Karena begitu terpaku pada pemandangan di hadapan mereka, bahkan sang Kesatria tua pun tak menyadari, langit terbuka!

Awan yang yang sebelumnya berkumpul, membuat langit menjadi teduh kini bergeser seperti membuka jalan bagai cahaya dari langit. Cahaya berjatuhan dari langit, tak lama seluruh akademi menjadi begitu terang.

Kesatria tua itu menengadah, tubuhnya bergetar, ia merasakan sebuah kekuatan yang memaksanya menyembah. Ia melawan agar tidak membungkuk dan mempermalukan dirinya.

Keringat bercucuran, seluruh tubuhnya bersimbah keringat.
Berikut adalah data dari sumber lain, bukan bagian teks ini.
[src/flat_wrapper.sv]
// flat-port wrapper written by rule: the top's interface ports become plain ports
module fp_add_flat 
  (clk, rst_n, bus_in_valid, bus_a, bus_b, bus_out_valid, bus_result, bus_overflow, bus_invalid);
  fp_add_if bus_i ();
  input  logic clk;
  input  logic rst_n;
  input wire logic [$bits(bus_i.in_valid)-1:0] bus_in_valid;
  input wire logic [$bits(bus_i.a)-1:0] bus_a;
  input wire logic [$bits(bus_i.b)-1:0] bus_b;
  output wire logic [$bits(bus_i.out_valid)-1:0] bus_out_valid;
  output wire logic [$bits(bus_i.result)-1:0] bus_result;
  output wire logic [$bits(bus_i.overflow)-1:0] bus_overflow;
  output wire logic [$bits(bus_i.invalid)-1:0] bus_invalid;
  assign bus_i.in_valid = bus_in_valid;
  assign bus_i.a = bus_a;
  assign bus_i.b = bus_b;
  assign bus_out_valid = bus_i.out_valid;
  assign bus_result = bus_i.result;
  assign bus_overflow = bus_i.overflow;
  assign bus_invalid = bus_i.invalid;
  fp_add u_core (.clk(clk), .rst_n(rst_n), .bus(bus_i));
endmodule
===== src/rtl/adder_tree_stream.sv =====
// Streaming pipelined adder tree: registered input rank, L registered adder levels, and a
// frame accumulator/output rank. Every rank shifts together under a single advance enable.
module adder_tree_stream #(
   parameter int unsigned DATA_W = 16,
   parameter int unsigned N_IN   = 16,
   parameter int unsigned OUT_W  = 2 * DATA_W,
   parameter bit          SIGNED = 1'b1
) (
   input  logic                     clk,
   input  logic                     reset,
   input  logic [N_IN*DATA_W-1:0]   inp,
   input  logic                     in_valid,
   input  logic                     in_last,
   input  logic                     acc_mode,
   output logic                     in_ready,
   output logic [OUT_W-1:0]         outp,
   output logic                     out_valid,
   input  logic                     out_ready,
   output logic                     out_overflow,
   output logic [7:0]               out_beats
);

   localparam int unsigned L  = $clog2(N_IN);
   localparam int unsigned TW = DATA_W + L;

   logic             advance;
   logic [L:0]       vld_q, last_q, mode_q;  // index k = tree level k, 0 = input register
   logic [TW-1:0]    tree_sum;
   logic [OUT_W-1:0] sum_ext, acc_q, res;
   logic [OUT_W:0]   add_full;
   logic             add_ovf, ovf_q, ovf_new, term;
   logic [7:0]       beats_q, beats_inc;

   // in_ready is combinational from out_ready through advance.
   assign advance  = !out_valid || out_ready;
   assign in_ready = advance;

   always_ff @(posedge clk or negedge reset) begin
      if (!reset) begin
         vld_q  <= '0;
         last_q <= '0;
         mode_q <= '0;
      end else if (advance) begin
         vld_q  <= {vld_q[L-1:0], in_valid};
         last_q <= {last_q[L-1:0], in_last};
         mode_q <= {mode_q[L-1:0], acc_mode};
      end
   end

   for (genvar k = 0; k <= L; k++) begin : g_lvl
      localparam int W = DATA_W + k;
      localparam int N = N_IN >> k;
      logic [N*W-1:0] sum_q;

      if (k == 0) begin : g_in
         always_ff @(posedge clk or negedge reset) begin
            if (!reset) sum_q <= '0;
            else if (advance) sum_q <= inp;
         end
      end else begin : g_add
         logic [N*W-1:0] sum_d;
         logic [W-2:0]   opa, opb;

         // Each pair is widened by one bit so the level can never overflow.
         always_comb begin
            sum_d = '0;
            opa   = '0;
            opb   = '0;
            for (int j = 0; j < N; j++) begin
               opa = g_lvl[k-1].sum_q[(2*j)*(W-1) +: W-1];
               opb = g_lvl[k-1].sum_q[(2*j+1)*(W-1) +: W-1];
               sum_d[j*W +: W] = {SIGNED & opa[W-2], opa} + {SIGNED & opb[W-2], opb};
            end
         end

         always_ff @(posedge clk or negedge reset) begin
            if (!reset) sum_q <= '0;
            else if (advance) sum_q <= sum_d;
         end
      end
   end

   assign tree_sum = g_lvl[L].sum_q;

   always_comb begin
      sum_ext = '0;
      sum_ext[TW-1:0] = tree_sum;
      for (int i = TW; i < OUT_W; i++) sum_ext[i] = SIGNED & tree_sum[TW-1];
   end

   assign add_full  = {1'b0, acc_q} + {1'b0, sum_ext};
   assign res       = add_full[OUT_W-1:0];
   assign add_ovf   = SIGNED ? ((acc_q[OUT_W-1] == sum_ext[OUT_W-1]) &&
                                (res[OUT_W-1] != acc_q[OUT_W-1]))
                             : add_full[OUT_W];
   assign ovf_new   = ovf_q | add_ovf;
   assign beats_inc = (beats_q == 8'd255) ? 8'd255 : beats_q + 8'd1;
   assign term      = last_q[L] || !mode_q[L];

   always_ff @(posedge clk or negedge reset) begin
      if (!reset) begin
         acc_q        <= '0;
         ovf_q        <= 1'b0;
         beats_q      <= '0;
         outp         <= '0;
         out_valid    <= 1'b0;
         out_overflow <= 1'b0;
         out_beats    <= '0;
      end else if (advance) begin
         out_valid <= 1'b0;
         if (vld_q[L]) begin
            if (term) begin
               outp         <= res;
               out_valid    <= 1'b1;
               out_overflow <= ovf_new;
               out_beats    <= beats_inc;
               acc_q        <= '0;
               ovf_q        <= 1'b0;
               beats_q      <= '0;
            end else begin
               acc_q   <= res;
               ovf_q   <= ovf_new;
               beats_q <= beats_inc;
            end
         end
      end
   end

endmodule


===== config.mk =====
export PLATFORM = sky130hd
export DESIGN_NAME = adder_tree_stream
export DESIGN_NICKNAME = d
export VERILOG_FILES = /design/src/rtl/adder_tree_stream.sv
export SDC_FILE = /design/constraint.sdc
export NUM_CORES = 2
export LEC_CHECK = 0
export ABC_AREA = 1
export BUFFER_PORTS_ARGS = -buffer_cell sky130_fd_sc_hd__buf_2
export CAP_MARGIN = 10
export CELL_PAD_IN_SITES_DETAIL_PLACEMENT = 1
export CELL_PAD_IN_SITES_GLOBAL_PLACEMENT = 2
export CORE_UTILIZATION = 36
export DETAILED_ROUTE_END_ITERATION = 16
export PLACE_DENSITY = 0.84
export SYNTH_ARGS = -nofsm -noshare
export SYNTH_HDL_FRONTEND = slang
export SYNTH_SLANG_ARGS = --single-unit

===== constraint.sdc =====
create_clock -name clk -period 2.23 [get_ports clk]
set_input_delay 0.446 -clock clk [delete_from_list [all_inputs] [get_ports clk]]
set_output_delay 0.446 -clock clk [all_outputs]
set_load 0.02 [all_outputs]

---- Yosys cells after proc, flatten, opt, wreduce, memory -nomap -nowiden ----
Cells that the tools add are included.
word-level totals
  bits in registers ....................... 620
  logic and storage cells ................. 49
operators by class
  $add $sub $neg .......................... 17
  equality and inequality tests ........... 3
  multiplexer cells ....................... 6
  bitwise logic cells ..................... 1
  reduce and logical (&&, ||, !) cells .... 7
operator list
  kind                                         count
  adder 16 x 16 -> 17 bit                      8
  adder 17 x 17 -> 18 bit                      4
  adder 18 x 18 -> 19 bit                      2
  adder 32 bit                                 1
  2-to-1 mux 32 bit                            1
  adder 19 x 19 -> 20 bit                      1
  2-to-1 mux 8 bit                             2
  adder 8 x 1 -> 8 bit, second input constant  1
  == test 8 bit, second input constant         1
  2-to-1 mux 1 bit                             3
  AND reduction 3 bit                          1
  zero test 1 bit                              2
  logical OR 1 bit                             2
  AND reduction 2 bit                          1
  == test 1 bit                                1
  logical AND 1 bit                            1
  inequality test 1 bit                        1
  bitwise OR 1 bit                             1

---- Logic depth before layout (Yosys ltp) ----
  depth after elaboration ................. 5
  gate-level depth with buffers ........... 15
  gate-level depth less buffers ........... 15

---- Worst setup path after synthesis ----
Ideal clock, no wire load.
  kind .................................... register to register
  start ................................... register acc_q[0]
  end ..................................... register acc_q[12]
  setup time .............................. 0.118 ns
  arrival ................................. 1.760 ns
  setup slack ............................. 0.352 ns
  stages on the path, launching flop included .. 12
  period minus slack after synthesis ...... 1.878 ns
  cell sequence ........................... dfrtp_1 -> ha_1 -> fa_1 -> nand3_1 -> nand2_1 -> nand2_1 -> nand2_2 -> nand2_1 -> nand2_2 -> or2_1 -> nand3_1 -> nand2_1
on the way
  word-level cells in the longest chain between the ends .. 2
ends and longest elaborated chain
  element                 line  source
  start, declared         29    logic [OUT_W-1:0] sum_ext, acc_q, res;
  start signal, assigned  121   acc_q <= res;
  adder 32 bit            91    assign add_full = {1'b0, acc_q} + {1'b0, sum_ext};
  2-to-1 mux 32 bit       112   if (term) begin
No other way between the ends.
A chain may end at the register's enable or synchronous reset.

---- Final worst setup path ----
  start ................................... register out_valid
  end ..................................... output in_ready
on the way
  word-level cells in the longest chain between the ends .. 2
ends and longest elaborated chain
  element                 line  source
  start, declared         17    output logic out_valid,
  start signal, assigned  106   out_valid <= 1'b0;
  start signal, assigned  110   out_valid <= 1'b0;
  start signal, assigned  114   out_valid <= 1'b1;
  zero test 1 bit         35    assign advance = !out_valid || out_ready;
  logical OR 1 bit        35
  end, declared           15    output logic in_ready,
No other way between the ends.

==> impl_metrics.py <==
metrics = {
    "global_routing": {
        "grt_max_degree": 154,
        "grt_pass1_vias": 36800,
        "grt_usage_pct": 21.3,
        "grt.overflow.total": 0,
        "grt_first_pass_wirelength_mm": 187,
        "grt_antenna_before_repair": 1,
    },
    "synthesis": {
        "synth_cells": 5009,
        "ys_seq_elements": 620,
        "synth_edf_count": 0,
        "avgSynthCellArea_sq_um": 7.49,
        "synth.most_common_cell": "nand2_1",
        "yosysWarnings": 0,
        "yosysTopAreaCellShare_pct": 41.3,
        "seq_area_frac_synth_pct": 41.3,
        "async_flop_share_pct": 100,
        "netlist.top_cell.by_area": "dfrtp_1",
        "synth.area.top_cells": "dfrtp_1 (41%), nand2_1 (21%), ha_1 (9.4%)",
        "synth_commonest_cells": "nand2_1 (2050), dfrtp_1 (620), inv_1 (374), nand3_1 (291), ha_1 (283)",
        "synth_cell_types": 45,
        "ys.flop_type": "dfrtp_1",
        "syn_area_sq_mm": 0.0375,
        "syn_nets": 5570,
    },
    "setup_path": {
        "cp_slowest_cell": "dfrtp_1",
        "crit_type": "flop to primary output",
        "cp.arrival_ps": 1680,
        "crit_chain": "inv_1 -> nor2_4 -> buf_12 -> clkinv_16 -> buf_4",
        "cp-start-kind": "flop",
        "setup.worst_path.end_class": "primary output",
        "slowest_delay_ps": 350,
        "cp_max_fo": 19,
        "worstPathRequired_ps": 1780,
    },
    "placed_design": {
        "dpl.hpwl_mm": 81.2,
        "port-buffer-count": 304,
        "place_inst": 6616,
        "gp_congestion": 0.847,
    },
    "die": {
        "die_w_um": 325,
        "core_sq_mm": 0.103,
        "start_util_pct": 36.3,
        "io_pins": 305,
        "rows": 118,
        "die_area_sq_mm": 0.106,
        "fp.dieH_um": 325,
    },
    "routing": {
        "postRouteWirelength_mm": 111,
        "vias_per_cell": 4.88,
        "post_drt_wl_per_cell_um": 15.8,
        "dr.pass1.iters": 13,
        "vias": 34200,
        "antenna_left": 0,
        "drc_errors": 0,
        "drtIter0Drc": 1431,
    },
    "clock_network": {
        "clk_pin_slew_ps": 60,
        "cts_tree": "yes",
        "numCtsBuffers": 77,
        "clk_path_buf_depth": 3,
        "cts.sinks": 620,
        "htree_levels": 3,
        "clk_latency_ps": 650,
        "clock-root-buffer": "clkbuf_16",
    },
    "finish": {
        "area_growth_pct": 22.9,
        "drive_gt1_share_pct": 10.7,
        "final_util_pct": 44.6,
        "multi_input_area_sq_mm": 0.0201,
        "regArea_sq_mm": 0.0155,
        "fin_cells": 7001,
        "n_fill_cell": 12800,
        "layout.nets": 6118,
    },
    "power_and_ir_drop": {
        "power_density_mw_per_mm2": 1590,
        "power_w": 0.0736,
        "irDropWorstVdd_v": 0.000725,
        "leakagePower_nw": 23.8,
    },
    "sta": {
        "slew_headroom_pct": 55.6,
        "slew_viol_final": 0,
        "clock.fmax_ghz": 0.470,
        "fin_setup_tns_ps": 0,
        "rsz0062_at_grt": "true",
        "finClkSkew_ps": 20.4,
        "tightest_slew_ps": 666,
        "setup_viol": 0,
        "fin_crit_sh_pct": 95.4,
        "hold_viol": 0,
        "fin_crit_ps": 2130,
    },
    "min_path": {
        "hold_path.class": "primary input to flop",
    },
    "flow_run": {
        "maxCapViolations": 0,
    },
    "outcome": {
        "outcome": "completed",
    },
}
[cell families after synthesis]
| group | count (synthesis) | synth area share [%] |
|---|---|---|
| AOI/OAI and AO/OA | 711 | 10.3 |
| xor gates and xnor gates | 137 | 3.20 |
| DFF | 620 | 41.3 |
| adders and majority gates | 299 | 10.3 |
| and+or+nand+nor | 2726 | 29.4 |
| buffers and inverters | 516 | 5.51 |
[state kept, by name (all words and copies together), names as in the netlist, 5 cells and up]
register,cells
g_lvl.sum_q,522
acc_q,32
outp,32
beats_q,8
out_beats,8
last_q,5
mode_q,5
vld_q,5
[cell type report]
type | instances | share of cell area, %
clock buffers | 106 | 4.90
diodes | 1 | 0.00542
well taps | 1380 | 3.74
multi-input cells | 3873 | 43.5
clock inverters | 36 | 0.941
flip-flops and latches | 620 | 33.6
inverters | 383 | 3.18
repair buffers | 602 | 10.1
[final timing paths]
| path | to | slack (ps) | cells past startpoint | start |
|---|---|---|---|---|
| hold / removal | g_lvl[0].sum_q[176] | 30 | 3 | inp[176] |
| max in group asynchronous | g_lvl[2].sum_q[43] | 1110 | 3 | reset |
| setup / recovery | in_ready | 100 | 5 | out_valid |
| setup reg to reg | outp[28] | 130 | 11 | g_lvl[4].sum_q[19] |
| hold reg to reg | outp[19] | 470 | 2 | outp[19] |
| min in group asynchronous | g_lvl[0].sum_q[9] | 250 | 2 | reset |
[where the power goes]
group	total [W]	switching (W)	leakage [nW]	internal [W]
Combinational	0.0411	0.0259	15.1	0.0152
Clock	0.0132	0.00519	1.32	0.00805
Sequential	0.0192	0.00329	7.44	0.0160
[cell usage in the layout (no fill, tap or decap), drive strengths merged, types with 13 or more instances in the layout]
cell type and count:
nand2 2064, dfrtp 620, inv 387, buf 368, o21ai 314, nand3 291
a21oi 287, ha 283, dlygate4sd3 234, nor2 234, clkbuf 106, xnor2 94
xor2 43, nor3 41, nand4 37, nand3b 37, a31oi 28, o31ai 20
o21bai 20, clkinv 19, a21o 16, fa 16, or2 14, o21a 13
[layer usage]
layer / vias up / share of wire, % / global-route usage (%)
li1: 17300 / - / -
met1: 16400 / 48 / 28.6
met2: 354 / 48 / 36.5
met3: 136 / 2.2 / 2.57
met4: 0 / 2.1 / 4.97
met5: - / 0 / 0
[timing repair]
action	in CTS	in global routing
setup buffers	0	8
hold endpoints to repair	329	0
endpoints found under the setup margin	5	40
gates cloned	0	0
pin swaps	0	5
hold buffers	234	0
gates resized for setup	4	45
[through the flow]
step / setup slack, ps / instance area [sq um] / hold slack, ps
2_1_floorplan: 352 / 37500 / 150
3_3_place_gp: 112 / 40900 / 303
3_5_place_dp: -64.7 / 40900 / 304
4_1_cts: 6.25 / 45900 / 0.457
5_1_grt: -21.6 / 46100 / 18.2
6_report: 102 / 46100 / 32.5
[critical path: cells and delay by family, from the launching register on]
family / cells / cell delay (ps)
buffers and inverters: 4 / 560
DFF: 1 / 350
and+or+nand+nor: 1 / 100
(Power assumes the default switching activity.)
Beruntung ia mampu melawan karena memang ia bukanlah orang sembarangan, namun kesatria muda lain yang mengikuti dia tak kuasa menahan kekuatan tak kasat mata itu dan berlutut di hadapannya.

Bukan hanya mereka, tapi seluruh guru dan peserta lain, bahkan seisi akademi.

"Ini!" Mulutnya benar-benar menganga, tak sedikitipun ia mengerti apa yang tengah terjadi.

**

Clearence merasakan rasa senang dan bangga, ia telah berhasil membentuk Uma [2] dan kini memiliki jiha. Ia berfikir bahwa ketika membuka matanya ia akan melihat semua orang terkejut ketika memandangnya.

Ia membuka matanya, dan ia mendapati semua orang terkejut ia makin sumringah.

"Hahaha.." Ia tertawa dalam hatinya, namun ketika lama ia mengamat-amati ia menemukan bahwa pandangan semua orang bukan tertuju padanya.

"Eh ada apa ini?!" Tanpa ia sadari ia pun membalikan kepalanya, dan apa yang ia temukan mencengangkan dia.

"BERNARD!" Ia hampir-hampir berteriak namun menutup mulutnya dengan kedua tangannya.

"Bagaimana mungkin! Dia hanya yatim piatu dan orang miskin!"

**

"Perasaan ini benar-benar menyenangkan!" Bernard berujar, matanya membuka peralahan. Ketika matanya terbuka, kumpulan asap menyambut pandangannya. Konsentrasi jiha disekelilingnya sangat pekat, mereka bergerak-gerak seperti ombak besar dan Bernard hanyalah ikan kecil yang berenang di antaranya.

Tangannya berusaha meraih ombak-ombak jiha yang bergelora bak tirai besar yang mengelilinginya, ketika ia menyentuhnya, ia terkejut karena ia meraih kekosongan— seakan itu tak ada di sana— Namun perasaan yang ia rasakan tidak demikian, ia seperti berada di dalam pelukan suster kepala—ia yatim, pelukan suster kepala tak ubahnya pelukan orang tua baginya.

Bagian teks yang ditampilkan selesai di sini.